If a woman complains of discomfort or a self-detected mass, immediate evaluation is imperative. This includes pregnant patients; do not wait until after delivery to investigate an abnormality.

Use your own guidelines, but justify deviations from the norm

These may include earlier screening for women at risk, and need not match the recommendations of a nationally recognized group. However, in the event of a claim or suit, you will need to justify the reason for deviating from widely accepted guidelines.

Incorporate a systematic approach to diagnosis, treatment, referral (if required), and follow-up breast care.

Using an algorithm can help minimize error, confusion, and delays in care.

Assume cancer until it is ruled out

Consider diagnostic mammography and, when indicated, ultrasound imaging when the screening mammogram of a patient with a palpable mass is either negative or inconclusive.

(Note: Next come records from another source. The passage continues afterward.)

`src/rtl/mem_stage_pkg.sv`:
```
// Shared types and helpers for the memory stage: memory op codes, FSM states
// and op classification.
package mem_stage_pkg;

  localparam int WORD_W = 32;

  typedef enum logic [2:0] {
    NONE = 3'd0,
    LW   = 3'd1,
    LBU  = 3'd2,
    SW   = 3'd3,
    SB   = 3'd4
  } mem_op_e;

  typedef enum logic [1:0] {
    IDLE      = 2'd0,
    ISSUE     = 2'd1,
    WAIT_RESP = 2'd2
  } mem_state_e;

  function automatic logic is_mem_op(mem_op_e op);
    return op inside {LW, LBU, SW, SB};
  endfunction

  function automatic logic is_store_op(mem_op_e op);
    return op inside {SW, SB};
  endfunction

endpackage

```
`src/rtl/mem_stage_if.sv`:
```
// Data-memory bus between the memory stage (master) and the memory (slave).
// Request: a transfer happens on a cycle with dmem_req_valid_o & dmem_req_ready_i;
// the master holds valid and all request fields stable until that cycle, and
// ready may depend on valid. Response: dmem_resp_valid_i is a one-cycle pulse
// with no back-pressure.
interface mem_stage_if;
  import mem_stage_pkg::*;

  logic              dmem_req_valid_o;
  logic              dmem_req_ready_i;
  logic [WORD_W-1:0] dmem_addr_o;
  logic              dmem_we_o;
  logic [3:0]        dmem_mask_o;
  logic [WORD_W-1:0] dmem_wdata_o;
  logic              dmem_resp_valid_i;
  logic [WORD_W-1:0] dmem_resp_data_i;

  modport master (
    output dmem_req_valid_o, dmem_addr_o, dmem_we_o, dmem_mask_o, dmem_wdata_o,
    input  dmem_req_ready_i, dmem_resp_valid_i, dmem_resp_data_i
  );

  modport slave (
    input  dmem_req_valid_o, dmem_addr_o, dmem_we_o, dmem_mask_o, dmem_wdata_o,
    output dmem_req_ready_i, dmem_resp_valid_i, dmem_resp_data_i
  );

endinterface

```
`src/rtl/mem_stage_byte_lane.sv`:
```
// Byte-lane steering: store byte-enables and data replication, and load
// byte extraction (little-endian, lane 0 = bits 7:0).
module mem_byte_lane
  import mem_stage_pkg::*;
(
  input  mem_op_e           op,
  input  logic [1:0]        addr,
  input  logic [WORD_W-1:0] store_data,
  input  logic [WORD_W-1:0] resp_data,
  output logic [3:0]        mask,
  output logic [WORD_W-1:0] wdata,
  output logic [WORD_W-1:0] load_data
);

  always_comb begin
    mask      = 4'h0;
    wdata     = store_data;
    load_data = resp_data;
    case (op)
      LW, SW: mask = 4'hF;
      LBU: begin
        mask      = 4'b0001 << addr;
        load_data = {24'h0, resp_data[{addr, 3'b000} +: 8]};
      end
      SB: begin
        mask  = 4'b0001 << addr;
        wdata = {4{store_data[7:0]}};
      end
      default: ;
    endcase
  end

endmodule

```
`src/rtl/mem_stage.sv`:
```
// Memory stage: passes ALU results through, or issues one data-memory request
// per load/store and stalls upstream until it completes.
module mem_stage
  import mem_stage_pkg::*;
#(
  parameter int DATA_WIDTH     = 32,
  parameter int REG_ADDR_WIDTH = 5
) (
  input  logic                      clk,
  input  logic                      n_reset,
  input  logic                      valid_i,
  output logic                      ready_o,
  input  logic [DATA_WIDTH-1:0]     result_i,
  input  logic [DATA_WIDTH-1:0]     store_data_i,
  input  logic [2:0]                mem_op_i,
  input  logic                      wb_en_i,
  input  logic [REG_ADDR_WIDTH-1:0] wb_addr_i,
  mem_stage_if.master               dmem,
  output logic                      wb_valid_o,
  output logic                      wb_en_o,
  output logic [REG_ADDR_WIDTH-1:0] wb_addr_o,
  output logic [DATA_WIDTH-1:0]     wb_data_o,
  output mem_state_e                dbg_state
);

  mem_state_e                state_q, state_d;
  mem_op_e                   op_in, op_q;
  logic [DATA_WIDTH-1:0]     addr_q, sdata_q;
  logic                      wb_en_q;
  logic [REG_ADDR_WIDTH-1:0] wb_addr_q;
  logic                      accept, req_fire, store_done, load_done;
  logic [3:0]                lane_mask;
  logic [DATA_WIDTH-1:0]     lane_wdata, lane_load;

  assign op_in      = mem_op_e'(mem_op_i);
  assign dbg_state  = state_q;
  assign accept     = valid_i & ready_o;
  assign req_fire   = dmem.dmem_req_valid_o & dmem.dmem_req_ready_i;
  assign store_done = req_fire & is_store_op(op_q);
  // A load may finish in ISSUE when the response arrives alongside the grant.
  assign load_done  = ((state_q == ISSUE) & req_fire & ~is_store_op(op_q) & dmem.dmem_resp_valid_i)
                    | ((state_q == WAIT_RESP) & dmem.dmem_resp_valid_i);

  always_ff @(posedge clk) begin
    if (!n_reset) state_q <= IDLE;
    else          state_q <= state_d;
  end

  always_comb begin
    state_d = state_q;
    case (state_q)
      IDLE:      if (accept && is_mem_op(op_in)) state_d = ISSUE;
      ISSUE:     if (req_fire) state_d = (is_store_op(op_q) || dmem.dmem_resp_valid_i) ? IDLE : WAIT_RESP;
      WAIT_RESP: if (dmem.dmem_resp_valid_i) state_d = IDLE;
      default:   state_d = IDLE;
    endcase
  end

  always_comb begin
    ready_o               = 1'b0;
    dmem.dmem_req_valid_o = 1'b0;
    case (state_q)
      IDLE:    ready_o = 1'b1;
      ISSUE:   dmem.dmem_req_valid_o = 1'b1;
      default: ;
    endcase
  end

  // Request fields come straight from the latched instruction, so they stay
  // stable for as long as the request waits for ready.
  mem_byte_lane u_byte_lane (
    .op         (op_q),
    .addr       (addr_q[1:0]),
    .store_data (sdata_q),
    .resp_data  (dmem.dmem_resp_data_i),
    .mask       (lane_mask),
    .wdata      (lane_wdata),
    .load_data  (lane_load)
  );

  assign dmem.dmem_addr_o  = {addr_q[DATA_WIDTH-1:2], 2'b00};
  assign dmem.dmem_mask_o  = lane_mask;
  assign dmem.dmem_wdata_o = lane_wdata;
  assign dmem.dmem_we_o    = is_store_op(op_q);

  always_ff @(posedge clk) begin
    if (!n_reset) begin
      op_q       <= NONE;
      addr_q     <= '0;
      sdata_q    <= '0;
      wb_en_q    <= 1'b0;
      wb_addr_q  <= '0;
      wb_valid_o <= 1'b0;
      wb_en_o    <= 1'b0;
      wb_addr_o  <= '0;
      wb_data_o  <= '0;
    end else begin
      wb_valid_o <= 1'b0;
      wb_en_o    <= 1'b0;
      if (accept) begin
        if (is_mem_op(op_in)) begin
          op_q      <= op_in;
          addr_q    <= result_i;
          sdata_q   <= store_data_i;
          wb_en_q   <= wb_en_i;
          wb_addr_q <= wb_addr_i;
        end else begin
          wb_valid_o <= 1'b1;
          wb_en_o    <= wb_en_i;
          wb_addr_o  <= wb_addr_i;
          wb_data_o  <= result_i;
        end
      end
      if (store_done) begin
        wb_valid_o <= 1'b1;
        wb_addr_o  <= wb_addr_q;
      end
      if (load_done) begin
        wb_valid_o <= 1'b1;
        wb_en_o    <= wb_en_q;
        wb_addr_o  <= wb_addr_q;
        wb_data_o  <= lane_load;
      end
    end
  end

endmodule

```
`src/flat_wrapper.sv`:
```
// flat-port wrapper written by rule: the top's interface ports become plain ports
module mem_stage_flat import mem_stage_pkg::*;
#(
  parameter int DATA_WIDTH     = 32,
  parameter int REG_ADDR_WIDTH = 5
)
  (clk, n_reset, valid_i, ready_o, result_i, store_data_i, mem_op_i, wb_en_i, wb_addr_i, wb_valid_o, wb_en_o, wb_addr_o, wb_data_o, dbg_state, dmem_dmem_req_valid_o, dmem_dmem_addr_o, dmem_dmem_we_o, dmem_dmem_mask_o, dmem_dmem_wdata_o, dmem_dmem_req_ready_i, dmem_dmem_resp_valid_i, dmem_dmem_resp_data_i);
  mem_stage_if dmem_i ();
  input  logic clk;
  input  logic n_reset;
  input  logic valid_i;
  output logic ready_o;
  input  logic [DATA_WIDTH-1:0] result_i;
  input  logic [DATA_WIDTH-1:0] store_data_i;
  input  logic [2:0] mem_op_i;
  input  logic wb_en_i;
  input  logic [REG_ADDR_WIDTH-1:0] wb_addr_i;
  output logic wb_valid_o;
  output logic wb_en_o;
  output logic [REG_ADDR_WIDTH-1:0] wb_addr_o;
  output logic [DATA_WIDTH-1:0] wb_data_o;
  output mem_state_e dbg_state;
  output wire logic [$bits(dmem_i.dmem_req_valid_o)-1:0] dmem_dmem_req_valid_o;
  output wire logic [$bits(dmem_i.dmem_addr_o)-1:0] dmem_dmem_addr_o;
  output wire logic [$bits(dmem_i.dmem_we_o)-1:0] dmem_dmem_we_o;
  output wire logic [$bits(dmem_i.dmem_mask_o)-1:0] dmem_dmem_mask_o;
  output wire logic [$bits(dmem_i.dmem_wdata_o)-1:0] dmem_dmem_wdata_o;
  input wire logic [$bits(dmem_i.dmem_req_ready_i)-1:0] dmem_dmem_req_ready_i;
  input wire logic [$bits(dmem_i.dmem_resp_valid_i)-1:0] dmem_dmem_resp_valid_i;
  input wire logic [$bits(dmem_i.dmem_resp_data_i)-1:0] dmem_dmem_resp_data_i;
  assign dmem_dmem_req_valid_o = dmem_i.dmem_req_valid_o;
  assign dmem_dmem_addr_o = dmem_i.dmem_addr_o;
  assign dmem_dmem_we_o = dmem_i.dmem_we_o;
  assign dmem_dmem_mask_o = dmem_i.dmem_mask_o;
  assign dmem_dmem_wdata_o = dmem_i.dmem_wdata_o;
  assign dmem_i.dmem_req_ready_i = dmem_dmem_req_ready_i;
  assign dmem_i.dmem_resp_valid_i = dmem_dmem_resp_valid_i;
  assign dmem_i.dmem_resp_data_i = dmem_dmem_resp_data_i;
  mem_stage #(.DATA_WIDTH(DATA_WIDTH), .REG_ADDR_WIDTH(REG_ADDR_WIDTH)) u_core (.clk(clk), .n_reset(n_reset), .valid_i(valid_i), .ready_o(ready_o), .result_i(result_i), .store_data_i(store_data_i), .mem_op_i(mem_op_i), .wb_en_i(wb_en_i), .wb_addr_i(wb_addr_i), .dmem(dmem_i), .wb_valid_o(wb_valid_o), .wb_en_o(wb_en_o), .wb_addr_o(wb_addr_o), .wb_data_o(wb_data_o), .dbg_state(dbg_state));
endmodule
```
`config.mk`:
```
export PLATFORM = sky130hd
export DESIGN_NAME = mem_stage_flat
export DESIGN_NICKNAME = d
export VERILOG_FILES = /design/src/rtl/mem_stage_pkg.sv /design/src/rtl/mem_stage_if.sv /design/src/rtl/mem_stage_byte_lane.sv /design/src/rtl/mem_stage.sv /design/src/flat_wrapper.sv
export SDC_FILE = /design/constraint.sdc
export NUM_CORES = 1
export LEC_CHECK = 0
export BUFFER_PORTS_ARGS = -buffer_cell sky130_fd_sc_hd__clkbuf_2
export CORE_ASPECT_RATIO = 1.5
export CORE_MARGIN = 1.5
export CORE_UTILIZATION = 24
export CTS_CLUSTER_DIAMETER = 40
export CTS_CLUSTER_SIZE = 30
export DETAILED_ROUTE_END_ITERATION = 10
export GPL_TIMING_DRIVEN = 0
export PLACE_DENSITY_LB_ADDON = 0.12
export SETUP_SLACK_MARGIN = 0.3
export SLEW_MARGIN = 15
export SYNTH_ARGS = -nofsm -noshare
export SYNTH_HDL_FRONTEND = slang
export SYNTH_SLANG_ARGS = --single-unit
```
`constraint.sdc`:
```
create_clock -name clk -period 2.1 [get_ports clk]
set_clock_uncertainty 0.15 [all_clocks]
set_input_delay 0.105 -clock clk [delete_from_list [all_inputs] [get_ports clk]]
set_output_delay 0.105 -clock clk [all_outputs]
set_load 0.02 [all_outputs]
```
==> metrics.md, run 1 <==
| Metric | Value |
|---|---|
| Status | complete, no violations |
| Leak | 4.355 nW |
| Overall Global Routing Usage | 0.2060 |
| Startpoint types | flop |
| # IOs | between 200 and 250 |
| Top_reg_cell synth | dfxtp_1 |
| Fin area | 0.009966 mm2 |
| Pre-CTS setup slack | -0.09456 ns |
| Max VDD drop | roughly 540 uV |
| Die height | 189.9 um |
| Synth cell types | 48 |
| First DRT Iteration DRCs | about 210 |
| CTS tree | built |
| Routability cong. | 0.8222 |
| Final TNS setup | 0 ns |
| Post-synthesis sequential area ratio | 0.4085 |
| WL per Instance | approximately 18 um |
| Worst-path clk slew | 0.06 ns |
| Number of synthesized flops with an enable pin | 0 |
| Initial antenna violation count | 0 |
| Area growth syn-to-layout | 78.39% |
| Most frequent cells in the layout | nand2_1 (194), clkbuf_2 (188), dfxtp_1 (109), dlygate4sd3_1 (107), a21oi_1 (76) |
| DP Area | 0.007058 mm2 |
| RSZ-0062 raised after global routing | true |
| Number of setup violations in the final report | 0 |
| Mapped cell area | 0.005587 mm2 |
| Clk buf depth | 2 |
| Number of synthesized register bits | 114 |
| Hold path cells | 3 |
| First-pass GRT wire length | 37.74 mm |
| Worst setup margin | 0.09066 ns |
| Share of cells above drive strength 1 | 0.4263 |
| Die ar. | 0.02422 mm2 |
| # diodes | 0 |
| PortBufs | 218 |
| Routed vias | ~6500 |
| Final net count | 1190 |
| Final hold vios | 0 |
| Post-route ant nets | 0 |
| Overflow after GRT | 0 |
| Vias in the first global route | 6699 |
| H-tree level count | 4 |
| Clk sinks | around 110 |
| Setup crit end kind | flop |
| R2R depth | 6 |
| Fin crit period | 2.009 ns |
| Worst slew margin | 0.5179 |
| Fmax | between 0.4 and 0.5 GHz |
| Largest net degree at the start of global routing | 17 |
| Clock Root Buffer | clkbuf_16 |
| Drt pass-1 iters | 5 |
| Row count | 68 |
| Power density over the cells | ~700 mW/mm2 |
| Max-cap viol count | 0 |
| Crit Path Class | flop to flop |
| CP Max Fanout | 5 |
| Fin util | 0.4338 |
| HPWL Detailed | about 18 mm |
| Die X | 127.6 um |
| Async set-reset flop share out of synthesis | 0 |
| Syn. warnings | 0 |
| Gate Count Post-Synth | roughly 700 |
| Vias per inst | 4.713 |
| CTS buffer count | 17 |
| Hold Path Class | input pin to flop |
| Core area | 0.02297 mm2 |
| Worst slew pin tran | 0.7232 ns |
| # DRC | 0 |
| CP Data Required Time | 2.26 ns |
| Mean post-synth cell area | 7.958 um2 |
| Max-slew violation count | 0 |
| Commonest non-fill, non-tap cell in the layout | nand2_1 |
| Initial core utilization | 0.2432 |
| Worst-Skew Late Latency | 0.42 ns |
| CP Data Arrival Time | 2.17 ns |
| Part of the cycle the worst path needs | 0.9568 |
| Routed WL | 25.18 mm |
[path summary, 6_finish.rpt]
kind / startpoint / endpoint / slack, ns
max: u_core.dbg_state[1] / u_core.wb_data_o[4] / 0.09
min: dmem_dmem_resp_valid_i / u_core.wb_en_o / 0.02
min reg2reg: u_core.sdata_q[9] / u_core.sdata_q[9] / 0.31
max reg2reg: u_core.dbg_state[1] / u_core.wb_data_o[4] / 0.09
[worst max-delay path, cell delays in order, from the launching register on]
cell	delay, ns
dfxtp_4	0.36
buf_8	0.12
or3b_4	0.40
a21oi_4	0.19
buf_6	0.17
mux2_4	0.30
o211a_1	0.21
[synth_stat cells, types with 4 or more instances]
library cell | count | share of area
nand2_1 | 231 | 0.16
dfxtp_1 | 114 | 0.41
a21oi_1 | 76 | 0.068
buf_4 | 45 | 0.060
nand4_1 | 32 | 0.036
a31oi_1 | 29 | 0.032
clkbuf_1 | 26 | 0.017
buf_2 | 25 | 0.022
o211ai_1 | 15 | 0.020
mux2_2 | 14 | 0.028
a32oi_1 | 9 | 0.014
o211ai_2 | 9 | 0.020
a22oi_1 | 8 | 0.011
o211a_1 | 8 | 0.014
nor2_1 | 5 | 0.0034
inv_1 | 4 | 0.0027
[what timing repair did]
item                                   CTS  global route
resized for setup                      175            86
endpoints found under the hold margin  112             0
hold buffers                           107             0
buffers inserted                        27             1
pin swaps                               23            18
setup endpoints to repair              139           141
cloned                                   4             1
[cell families after synthesis]
group,share of synthesized area
buffers and inverters,0.1158
AOI/OAI and AO/OA,0.2146
muxes,0.03561
and+or+nand+nor,0.2249
other,0.0006712
DFF,0.4085
[area by class of cell]
cell class,count,area (um2)
clock buffers,18,439.2
clock inverters,14,155.1
flip-flops and latches,114,2291
repair buffers,358,2764
fillers,2307,13010
inverters,4,15.01
plain buffers,103,840.8
well taps,280,350.3
multi-input cells,482,3110
[state kept, by name (all words and copies together) (netlist names)]
name and cells:
u_core.wb_valid_o 1, u_core.wb_en_q 1, u_core.wb_addr_o 5, u_core.wb_data_o 32
u_core.sdata_q 32, u_core.addr_q 32, u_core.op_q 3, u_core.dbg_state 2
u_core.wb_addr_q 5, u_core.wb_en_o 1
[stage by stage]
step	instances	hold WS, ns	total power [W]
after floorplan	703	0.09096	0.003130
after global placement	1201	0.1859	0.003606
after detailed placement	1201	0.1844	0.003607
after CTS	1371	0.005555	0.006984
after global routing	1373	0.03634	0.007260
final	1373	0.02014	0.006991
[power by group]
group          switching [W]  leakage [nW]  total [W]  internal, W
Combinational       0.000846          3.13    0.00162     0.000778
Clock                0.00118         0.293    0.00298      0.00180
Sequential         0.0000912         0.934    0.00239      0.00230
Total                0.00212          4.36    0.00699      0.00487
[per-layer routing]
layer | routed length, um | global-route usage | vias to the layer above
met5 | 0 | 0 | -
met4 | 663 | 0.08081 | 0
li1 | - | - | 3173
met2 | 13350 | 0.3790 | 182
met3 | 1002 | 0.03684 | 43
met1 | 10160 | 0.2333 | 3073
(Power assumes the default switching activity.)
==> inputs of run 2 (changes only) <==
--- a/config.mk
+++ b/config.mk
@@ -13,7 +13,7 @@
 export CTS_CLUSTER_SIZE = 30
 export DETAILED_ROUTE_END_ITERATION = 10
 export GPL_TIMING_DRIVEN = 0
-export PLACE_DENSITY_LB_ADDON = 0.12
+export PLACE_DENSITY = 0.48
 export SETUP_SLACK_MARGIN = 0.3
 export SLEW_MARGIN = 15
 export SYNTH_ARGS = -nofsm -noshare
==> run 2 against run 1 <==
Net effect:
- utilization rose by 0.62 points
- cell area rose by 1.4%
- hold slack improved by 0.035 ns
- critical path type unchanged
- sequential power barely moved
- largest power group unchanged
==> metrics.md, run 2 (same netlist as run 1, synthesis figures left out) <==
| Metric | Value |
|---|---|
| Max VDD drop | 520.4 uV |
| Fin crit period | 2.002 ns |
| Die height | approximately 190 um |
| Startpoint types | flop |
| Share of cells above drive strength 1 | 0.4313 |
| Placed cell count | 1201 |
| H-tree level count | 4 |
| Row count | 68 |
| Worst slew margin | 0.5283 |
| Die ar. | between 0.02 and 0.025 mm2 |
| Area of the multi-input gates | 0.003065 mm2 |
| Crit Path Class | flop to flop |
| Pre-CTS setup slack | -0.07150 ns |
| Overflow after GRT | 0 |
| Max-slew violation count | 0 |
| Clock Root Buffer | clkbuf_16 |
| Drt pass-1 iters | 5 |
| Worst-Skew Late Latency | 0.41 ns |
| Leak | approximately 4.5 nW |
| Clk sinks | 114 |
| Power density over the cells | 723.1 mW/mm2 |
| Part of the cycle the worst path needs | 0.9532 |
| Die X | roughly 130 um |
| First-pass GRT wire length | 37.12 mm |
| Fill cells | between 2000 and 2500 |
| Status | complete, no violations |
| HPWL Detailed | 17.65 mm |
| Initial antenna violation count | 0 |
| Max-cap viol count | 0 |
| Worst slew pin tran | 0.7076 ns |
| Commonest non-fill, non-tap cell in the layout | nand2_1 |
| # IOs | 222 |
| Clk buf depth | 2 |
| Reg area | 0.002297 mm2 |
| Finished Layout Cells | 1386 |
| Final hold vios | 0 |
| Overall Global Routing Usage | 0.2017 |
| Core area | 0.02297 mm2 |
| Post-route ant nets | 0 |
| Final net count | 1203 |
| Worst setup margin | 0.09825 ns |
| WL per Instance | 18.13 um |
| Routed vias | 6546 |
| Fmax | 0.4996 GHz |
| Worst-path clk slew | approximately 0.060 ns |
| PortBufs | about 220 |
| Vias in the first global route | 6609 |
| CTS buffer count | 17 |
| First DRT Iteration DRCs | 344 |
| CP Data Required Time | about 2.3 ns |
| Biggest regs | u_core.addr_q: 32 flops, u_core.sdata_q: 32 flops, u_core.wb_data_o: 32 flops |
| Fin area | 0.01011 mm2 |
| CTS tree | built |
| DP Area | just over 0.007 mm2 |
| Initial core utilization | 0.2432 |
| Hold Path Class | input pin to flop |
| Setup crit end kind | flop |
| Routed WL | 25.12 mm |
| Number of setup violations in the final report | 0 |
| Most frequent cells in the layout | nand2_1 (196), clkbuf_2 (190), dfxtp_1 (108), dlygate4sd3_1 (107), buf_4 (78) |
| # diodes | 0 |
| RSZ-0062 raised after global routing | true |
| Routability cong. | 0.8614 |
| Area growth syn-to-layout | 80.94% |
| CP Data Arrival Time | between 2 and 2.5 ns |
| Vias per inst | around 4.7 |
| CP Max Fanout | 10 |
| # DRC | 0 |
| Largest net degree at the start of global routing | 17 |
-- run 2: repair_timing --
action	CTS	global route
endpoints found under the hold margin	112	0
hold buffers	107	0
pin swaps	17	42
setup buffers	20	19
gates cloned	5	2
setup endpoints to repair	139	117
gates resized for setup	161	71
-- run 2: metal layers --
metal | GRT usage | vias up | routed length (um)
li1 | - | 3195 | -
met3 | 0.03768 | 49 | 1064
met1 | 0.2242 | 3083 | 9841
met5 | 0 | - | 0
met4 | 0.08470 | 0 | 683
met2 | 0.3723 | 219 | 13530
-- run 2: final timing paths --
kind	start	to	slack [ns]	depth (start not counted)
max reg2reg	u_core.op_q[1]	u_core.wb_data_o[10]	0.1	8
min reg2reg	u_core.addr_q[8]	u_core.addr_q[8]	0.30	2
min	dmem_dmem_resp_data_i[6]	u_core.wb_data_o[6]	0.06	4
max	u_core.op_q[1]	u_core.wb_data_o[10]	0.1	8
-- run 2: final cells by class --
class	instances	area share
Multi-Input combinational cell	482	0.3033
Timing Repair Buffer	371	0.2851
Sequential cell	114	0.2273
Buffer	103	0.08281
Clock buffer	17	0.04208
Tap cell	280	0.03466
Clock inverter	15	0.02302
Inverter	4	0.001857
-- run 2: critical path, cell delays in order, from the launching register on --
cell     delay [ns]
dfxtp_4        0.36
buf_8          0.14
and3b_4        0.21
o41ai_4        0.33
buf_6          0.18
buf_6          0.12
buf_6          0.11
nand4_1        0.14
a31oi_1        0.20
-- run 2: power by group --
part           switching [W]  internal, W  leakage (nW)
logic               0.000854     0.000800          3.30
registers          0.0000887      0.00230         0.935
clock network        0.00115      0.00212         0.306
total                0.00209      0.00522          4.54
-- run 2: stage by stage --
stage | total power [W] | utilization | TNS, ns | hold slack [ns]
6_report | 0.007309 | 0.4400 | 0 | 0.05519
5_1_grt | 0.007586 | 0.4400 | 0 | 0.06679
4_1_cts | 0.007262 | 0.4225 | 0 | 0.01201
3_5_place_dp | 0.003603 | 0.3072 | -0.5125 | 0.1882
3_3_place_gp | 0.003600 | 0.3072 | -0.6391 | 0.1839
2_1_floorplan | 0.003130 | - | 0 | 0.09096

A fine-needle aspiration or biopsy is a must to resolve indeterminate breast symptoms or inconclusive diagnostic breast imaging tests.

What not to say to patients

Do not assure the patient that a breast mass is benign until it is proven to be so.

Are you the “default PCP”? Screen for other cancers

When more than 1 physician is involved, someone needs to assume responsibility for the patient’s ongoing breast care. In a malpractice case, a doctor cannot simply claim that a routine mammogram or diagnostic test was deferred because it was assumed another physician would handle it.